EXERCISE GOAL>
Determine how many of the lines below include "begin", then respond with that number and no other text.

Stored data>
## config.mk

```make
export PLATFORM = sky130hd
export DESIGN_NAME = banco_registradores
export DESIGN_NICKNAME = d
export VERILOG_FILES = /design/src/rtl/banco_registradores_pkg.sv /design/src/rtl/banco_registradores_cell.sv /design/src/rtl/banco_registradores.sv
export SDC_FILE = /design/constraint.sdc
export NUM_CORES = 2
export LEC_CHECK = 0
export CORE_ASPECT_RATIO = 1.75
export CORE_MARGIN = 1.5
export CORE_UTILIZATION = 50
export CTS_CLUSTER_DIAMETER = 40
export CTS_CLUSTER_SIZE = 24
export DETAILED_ROUTE_END_ITERATION = 7
export PLACE_DENSITY = 0.77
export SLEW_MARGIN = 0
export SYNTH_ARGS = -nofsm -noshare
export SYNTH_HDL_FRONTEND = slang
export SYNTH_SLANG_ARGS = --single-unit
```

## constraint.sdc

```tcl
create_clock -name ck -period 71.4 [get_ports ck]
set_input_delay 7.14 -clock ck [delete_from_list [all_inputs] [get_ports ck]]
set_output_delay 7.14 -clock ck [all_outputs]
set_load 0.1 [all_outputs]
```

## src/rtl/banco_registradores_pkg.sv

```systemverilog
// Shared sizing defaults for the MIPS-style register file.
package banco_registradores_pkg;

  localparam int unsigned BANCO_DATA_WIDTH = 32;
  localparam int unsigned BANCO_ADDR_WIDTH = 5;

endpackage

```

## src/rtl/banco_registradores_cell.sv

```systemverilog
// One register of the file: DATA_WIDTH flop with asynchronous clear and write enable.
module banco_reg_cell
  import banco_registradores_pkg::*;
#(
  parameter int unsigned DATA_WIDTH = BANCO_DATA_WIDTH
) (
  input  logic                  ck,
  input  logic                  reset_banco,
  input  logic                  en,
  input  logic [DATA_WIDTH-1:0] d,
  output logic [DATA_WIDTH-1:0] q
);

  // Asynchronous clear has priority over a coincident enabled write.
  always_ff @(posedge ck or posedge reset_banco) begin
    if (reset_banco) begin
      q <= '0;
    end else if (en) begin
      q <= d;
    end
  end

endmodule

```

## src/rtl/banco_registradores.sv

```systemverilog
// 2**ADDR_WIDTH-entry register file: two combinational read ports, one synchronous write port,
// register 0 hardwired to zero.
module banco_registradores
  import banco_registradores_pkg::*;
#(
  parameter int unsigned DATA_WIDTH = BANCO_DATA_WIDTH,
  parameter int unsigned ADDR_WIDTH = BANCO_ADDR_WIDTH
) (
  input  logic                  ck,
  input  logic                  reset_banco,
  input  logic [ADDR_WIDTH-1:0] A1,
  input  logic [ADDR_WIDTH-1:0] A2,
  input  logic [ADDR_WIDTH-1:0] A3,
  input  logic [DATA_WIDTH-1:0] WD3,
  input  logic                  WE3,
  output logic [DATA_WIDTH-1:0] RD1,
  output logic [DATA_WIDTH-1:0] RD2
);

  localparam int unsigned NREGS = 2 ** ADDR_WIDTH;

  logic [DATA_WIDTH-1:0] regs [NREGS];
  logic [NREGS-1:1]      wr_en;

  // Write decoder: one-hot of A3 gated by WE3; entry 0 has no storage so no enable.
  always_comb begin
    wr_en = '0;
    for (int i = 1; i < int'(NREGS); i++) begin
      wr_en[i] = WE3 && (A3 == ADDR_WIDTH'(i));
    end
  end

  assign regs[0] = '0;

  for (genvar g = 1; g < int'(NREGS); g++) begin : g_cell
    banco_reg_cell #(
      .DATA_WIDTH (DATA_WIDTH)
    ) u_cell (
      .ck          (ck),
      .reset_banco (reset_banco),
      .en          (wr_en[g]),
      .d           (WD3),
      .q           (regs[g])
    );
  end

  // Read muxes; entry 0 is the constant zero, so no special case is needed here.
  always_comb begin
    RD1 = regs[A1];
    RD2 = regs[A2];
  end

endmodule

```

==> metrics <==
required time worst endpoint 64260 ps; Startpoint Class input pin; DP Worst Slack 51730 ps; Pleak 0.02555 uW; all-layer global routing usage a little under a third; Synth top area share 46.60%; Post-Synth XOR/XNOR Area 0%; Synth cell types 28; Worst R2R Setup Slack ~71000 ps; clk sinks between 900 and 1000; most common cell in the netlist mux2_2; Starting Density 50.37%; grt ovf 0; Worst slew margin between 10% and 20%; final setup violation count 0; Layout Cells excl Fill 4969; I/O pins 114; vias per cell around 6.9; routed wire length per instance 32.66 um; Final min period 19660 ps; status completed; clk slew on worst S/H paths 60 ps; Post-Synth Simple-Gate Area under 10%; crit path DAT 12520 ps; die height 434.8 um; Layout Nets between 3000 and 4000; Filler cells around 8300; Crit Path Class input pin to primary output; Pre-antenna DRT Iters 6; Pwr Density 30.03 nW/um^2; Post-DP HPWL 94800 um; P&R area growth vs syn 11.11%; Max VDD drop roughly 0.028 mV; synthesized instance count 3602; area leader, netlist dfrtp_1; most used cell along the critical path buf_4; CP max-delay cell clkdlybuf4s50_1; Final Skew 0 ps; DRC viols 0; cts bufs inserted 113; largest registers g_cell.u_cell.q (992); Post-CTS Setup Repair Bufs 0; synth warn 0; EDFF count, synth 0; most frequent cells after synthesis mux2_2 (1037), dfrtp_1 (992), mux4_2 (384); Tcrit/Tclk final ~28%; MaxCap Viol Count 0; crit-path max FO 77; core area 105800 sq um; chip width 249.8 um; fmax 50.86 MHz; kind of cell adding the most delay to the critical path buffers and inverters; vias post-DR 34440; Final TNS setup 0 ps; Synth Flop Type dfrtp_1; critical path buffer and inverter count 4; RSZ-0062 raised after global routing no; clock buffer depth 3; Critical Path Sink Type primary output; Final GP Congestion 0.8423; post_cts resized 0; type of the most critical hold path flop to flop; Synth Register Bits 992; adder-cell share of the synthesized area 0%; ratio of cells with drive above 1 in the final layout 49.00%; Largest register FFs roughly 990; Root Driver clkbuf_16; initial antenna violation count 12; Routed Antenna Nets 0; Total Wirelength around 160000 um; syn_area_per_cell 14.79 sq um; crit-path max cell delay 1340 ps; first-pass GRT wire length 243000 um; H-Tree Depth 3; post-synthesis mux area share between 40% and 50%; Compound-Gate Fraction of Synth Area 6.313%; hold-fix buffers at CTS 0; clock latency on the worst-skew pair 750 ps; CTS tree done; Slew Limit Fails 0; largest net degree at the start of global routing 174; share of the yosys chip area belonging to registers roughly 47%; PnR worst setup slack ~52000 ps; async set-or-reset flop fraction in the synthesized netlist 100.0%; PortBufs 113; initial drt markers roughly 2800; total power 1778 uW; synth top area cells dfrtp_1 (47%), mux2_2 (22%), mux4_2 (16%); Post-Syn Nets 3652; Final Hold Viols 0; vias in the first global route between 30000 and 40000; synthesized area 53270 sq um; worst-margin pin slew 1308 ps; largest family of logic cells by synthesized area multiplexers; Std-Cell Rows 158; crit-path cells buf_8, buf_4, buf_4, mux4_2, mux2i_1, and2_1, o31ai_1, clkdlybuf4s50_1; Inst Count DP 4752; Most flops, register g_cell.u_cell.q; die area 108600 sq um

ANSWER TO THE EXERCISE>
7